EXERCISE PROMPT: Begin at the top of the records and copy each line exactly. The line containing "buf_6 | 18 |" is the last one to include.

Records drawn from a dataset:

------

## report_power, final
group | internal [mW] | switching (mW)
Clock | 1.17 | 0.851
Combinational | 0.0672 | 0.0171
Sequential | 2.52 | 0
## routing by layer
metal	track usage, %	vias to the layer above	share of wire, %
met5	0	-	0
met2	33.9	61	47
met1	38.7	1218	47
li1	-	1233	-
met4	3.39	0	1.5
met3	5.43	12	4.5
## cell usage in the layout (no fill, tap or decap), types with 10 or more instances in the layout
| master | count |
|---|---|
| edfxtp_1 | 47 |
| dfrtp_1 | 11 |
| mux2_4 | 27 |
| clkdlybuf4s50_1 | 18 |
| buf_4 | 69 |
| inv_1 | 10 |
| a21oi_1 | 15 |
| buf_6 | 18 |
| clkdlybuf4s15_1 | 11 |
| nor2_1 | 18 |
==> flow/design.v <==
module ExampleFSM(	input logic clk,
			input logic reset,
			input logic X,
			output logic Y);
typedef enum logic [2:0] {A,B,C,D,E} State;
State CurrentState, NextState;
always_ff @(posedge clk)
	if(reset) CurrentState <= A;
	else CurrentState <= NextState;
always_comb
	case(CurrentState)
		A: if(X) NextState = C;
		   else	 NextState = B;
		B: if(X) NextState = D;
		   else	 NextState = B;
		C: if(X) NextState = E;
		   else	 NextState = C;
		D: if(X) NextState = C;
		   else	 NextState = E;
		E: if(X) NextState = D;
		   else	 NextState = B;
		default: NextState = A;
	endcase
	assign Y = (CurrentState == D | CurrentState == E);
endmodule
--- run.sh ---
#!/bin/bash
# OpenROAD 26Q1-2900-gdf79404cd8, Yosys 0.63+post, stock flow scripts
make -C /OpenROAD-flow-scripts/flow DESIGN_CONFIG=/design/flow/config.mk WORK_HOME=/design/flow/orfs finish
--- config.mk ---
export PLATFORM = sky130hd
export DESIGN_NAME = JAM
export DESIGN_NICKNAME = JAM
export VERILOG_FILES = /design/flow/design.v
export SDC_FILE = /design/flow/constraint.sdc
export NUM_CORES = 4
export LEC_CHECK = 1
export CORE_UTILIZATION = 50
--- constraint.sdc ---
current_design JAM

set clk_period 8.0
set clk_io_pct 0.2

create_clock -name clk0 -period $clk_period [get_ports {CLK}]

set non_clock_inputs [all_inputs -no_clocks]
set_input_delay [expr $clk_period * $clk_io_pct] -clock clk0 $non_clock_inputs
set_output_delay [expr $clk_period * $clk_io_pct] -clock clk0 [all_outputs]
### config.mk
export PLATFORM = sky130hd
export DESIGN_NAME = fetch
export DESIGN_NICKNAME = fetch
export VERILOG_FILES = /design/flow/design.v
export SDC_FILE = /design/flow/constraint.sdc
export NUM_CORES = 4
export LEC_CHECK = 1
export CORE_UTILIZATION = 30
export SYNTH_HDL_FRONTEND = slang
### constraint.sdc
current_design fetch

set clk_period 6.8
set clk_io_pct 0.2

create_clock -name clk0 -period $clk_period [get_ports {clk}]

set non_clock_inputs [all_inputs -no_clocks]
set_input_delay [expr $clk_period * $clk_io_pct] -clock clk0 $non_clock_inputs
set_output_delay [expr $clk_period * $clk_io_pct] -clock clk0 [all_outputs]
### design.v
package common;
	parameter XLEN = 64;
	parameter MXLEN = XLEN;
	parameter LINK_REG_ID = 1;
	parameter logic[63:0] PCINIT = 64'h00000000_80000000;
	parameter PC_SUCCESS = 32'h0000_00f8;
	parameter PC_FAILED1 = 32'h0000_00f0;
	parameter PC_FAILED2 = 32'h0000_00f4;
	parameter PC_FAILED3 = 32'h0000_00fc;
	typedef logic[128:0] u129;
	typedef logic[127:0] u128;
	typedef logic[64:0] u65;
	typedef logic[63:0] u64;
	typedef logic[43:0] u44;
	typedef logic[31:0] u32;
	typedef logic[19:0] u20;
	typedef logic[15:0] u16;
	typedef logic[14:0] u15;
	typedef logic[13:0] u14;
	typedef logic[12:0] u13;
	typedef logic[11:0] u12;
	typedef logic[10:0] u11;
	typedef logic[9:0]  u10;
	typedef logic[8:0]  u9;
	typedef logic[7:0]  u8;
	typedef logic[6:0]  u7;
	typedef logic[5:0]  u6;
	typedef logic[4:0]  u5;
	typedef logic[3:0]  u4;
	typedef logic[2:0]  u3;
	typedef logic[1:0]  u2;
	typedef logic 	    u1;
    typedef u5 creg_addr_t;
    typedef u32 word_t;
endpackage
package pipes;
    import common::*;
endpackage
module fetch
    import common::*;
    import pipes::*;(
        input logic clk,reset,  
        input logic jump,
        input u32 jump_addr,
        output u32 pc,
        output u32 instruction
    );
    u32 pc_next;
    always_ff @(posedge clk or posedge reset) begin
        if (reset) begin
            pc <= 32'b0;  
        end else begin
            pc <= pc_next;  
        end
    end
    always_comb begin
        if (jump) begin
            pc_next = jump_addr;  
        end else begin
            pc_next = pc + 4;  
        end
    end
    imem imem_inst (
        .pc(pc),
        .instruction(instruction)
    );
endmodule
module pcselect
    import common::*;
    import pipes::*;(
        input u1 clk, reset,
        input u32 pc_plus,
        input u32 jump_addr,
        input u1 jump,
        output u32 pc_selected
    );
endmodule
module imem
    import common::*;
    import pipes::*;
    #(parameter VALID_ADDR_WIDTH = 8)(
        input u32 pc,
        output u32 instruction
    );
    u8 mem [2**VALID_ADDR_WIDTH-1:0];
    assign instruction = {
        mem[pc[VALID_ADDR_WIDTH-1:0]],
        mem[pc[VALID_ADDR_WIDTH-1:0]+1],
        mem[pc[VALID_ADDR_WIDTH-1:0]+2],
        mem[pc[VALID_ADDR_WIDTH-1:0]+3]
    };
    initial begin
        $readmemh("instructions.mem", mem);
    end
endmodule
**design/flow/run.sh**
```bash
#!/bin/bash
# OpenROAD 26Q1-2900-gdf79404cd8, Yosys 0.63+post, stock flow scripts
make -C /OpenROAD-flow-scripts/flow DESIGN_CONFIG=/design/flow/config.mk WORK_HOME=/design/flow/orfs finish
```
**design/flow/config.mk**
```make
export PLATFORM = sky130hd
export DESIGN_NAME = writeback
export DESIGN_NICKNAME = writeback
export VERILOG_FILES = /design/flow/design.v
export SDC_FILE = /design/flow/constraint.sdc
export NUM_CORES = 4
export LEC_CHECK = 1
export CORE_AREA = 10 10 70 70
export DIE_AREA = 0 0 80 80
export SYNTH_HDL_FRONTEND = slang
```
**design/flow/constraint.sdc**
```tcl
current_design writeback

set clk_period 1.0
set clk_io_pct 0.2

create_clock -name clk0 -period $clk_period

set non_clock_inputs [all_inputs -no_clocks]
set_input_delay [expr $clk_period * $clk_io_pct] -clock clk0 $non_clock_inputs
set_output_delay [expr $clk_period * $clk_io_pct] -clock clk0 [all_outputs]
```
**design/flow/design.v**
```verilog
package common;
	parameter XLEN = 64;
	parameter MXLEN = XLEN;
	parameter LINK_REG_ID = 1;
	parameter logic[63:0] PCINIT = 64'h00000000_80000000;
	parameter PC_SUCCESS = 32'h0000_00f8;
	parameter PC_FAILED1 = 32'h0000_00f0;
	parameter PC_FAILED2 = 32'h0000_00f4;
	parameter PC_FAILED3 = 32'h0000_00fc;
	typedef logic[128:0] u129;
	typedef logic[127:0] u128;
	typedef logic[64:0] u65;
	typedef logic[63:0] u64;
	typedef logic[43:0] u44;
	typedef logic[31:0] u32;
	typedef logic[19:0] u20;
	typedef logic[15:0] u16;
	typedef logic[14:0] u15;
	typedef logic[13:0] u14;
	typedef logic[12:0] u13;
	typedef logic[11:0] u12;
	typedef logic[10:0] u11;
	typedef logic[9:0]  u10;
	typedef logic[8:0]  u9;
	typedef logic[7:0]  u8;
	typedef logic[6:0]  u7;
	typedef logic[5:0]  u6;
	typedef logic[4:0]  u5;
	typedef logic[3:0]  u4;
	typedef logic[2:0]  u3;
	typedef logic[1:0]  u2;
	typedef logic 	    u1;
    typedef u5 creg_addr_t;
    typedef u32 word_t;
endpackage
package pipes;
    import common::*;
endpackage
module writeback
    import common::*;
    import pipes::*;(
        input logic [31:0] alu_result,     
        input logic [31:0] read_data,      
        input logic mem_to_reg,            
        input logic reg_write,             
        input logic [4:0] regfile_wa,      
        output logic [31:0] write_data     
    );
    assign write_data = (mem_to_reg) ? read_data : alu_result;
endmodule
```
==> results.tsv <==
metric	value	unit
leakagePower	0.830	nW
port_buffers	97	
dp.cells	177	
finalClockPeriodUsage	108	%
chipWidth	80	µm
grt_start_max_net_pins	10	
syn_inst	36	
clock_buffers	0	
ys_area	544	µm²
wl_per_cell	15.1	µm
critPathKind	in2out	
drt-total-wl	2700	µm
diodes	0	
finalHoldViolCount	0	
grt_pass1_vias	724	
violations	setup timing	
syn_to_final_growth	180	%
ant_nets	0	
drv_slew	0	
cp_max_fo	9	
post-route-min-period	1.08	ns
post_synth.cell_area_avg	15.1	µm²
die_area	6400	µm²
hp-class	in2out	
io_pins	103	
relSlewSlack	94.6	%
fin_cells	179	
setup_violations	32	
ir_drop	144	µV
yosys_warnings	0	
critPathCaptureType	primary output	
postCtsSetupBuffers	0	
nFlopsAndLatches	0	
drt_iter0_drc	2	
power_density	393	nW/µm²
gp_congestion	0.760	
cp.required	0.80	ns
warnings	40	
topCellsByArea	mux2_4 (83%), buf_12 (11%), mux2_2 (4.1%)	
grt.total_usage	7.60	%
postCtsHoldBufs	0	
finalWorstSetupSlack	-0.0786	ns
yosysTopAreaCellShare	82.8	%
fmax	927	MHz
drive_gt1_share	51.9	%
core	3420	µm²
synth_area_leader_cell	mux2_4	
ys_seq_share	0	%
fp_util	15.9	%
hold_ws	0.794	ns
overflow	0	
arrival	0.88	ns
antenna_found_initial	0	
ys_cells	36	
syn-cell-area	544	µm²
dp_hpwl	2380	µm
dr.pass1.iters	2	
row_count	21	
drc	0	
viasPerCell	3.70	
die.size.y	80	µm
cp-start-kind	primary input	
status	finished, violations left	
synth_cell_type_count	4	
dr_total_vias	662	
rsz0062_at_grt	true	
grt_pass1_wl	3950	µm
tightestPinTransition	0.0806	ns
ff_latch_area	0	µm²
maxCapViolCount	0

------

SOLVED PROBLEM:
## report_power, final
group | internal [mW] | switching (mW)
Clock | 1.17 | 0.851
Combinational | 0.0672 | 0.0171
Sequential | 2.52 | 0
## routing by layer
metal	track usage, %	vias to the layer above	share of wire, %
met5	0	-	0
met2	33.9	61	47
met1	38.7	1218	47
li1	-	1233	-
met4	3.39	0	1.5
met3	5.43	12	4.5
## cell usage in the layout (no fill, tap or decap), types with 10 or more instances in the layout
| master | count |
|---|---|
| edfxtp_1 | 47 |
| dfrtp_1 | 11 |
| mux2_4 | 27 |
| clkdlybuf4s50_1 | 18 |
| buf_4 | 69 |
| inv_1 | 10 |
| a21oi_1 | 15 |
| buf_6 | 18 |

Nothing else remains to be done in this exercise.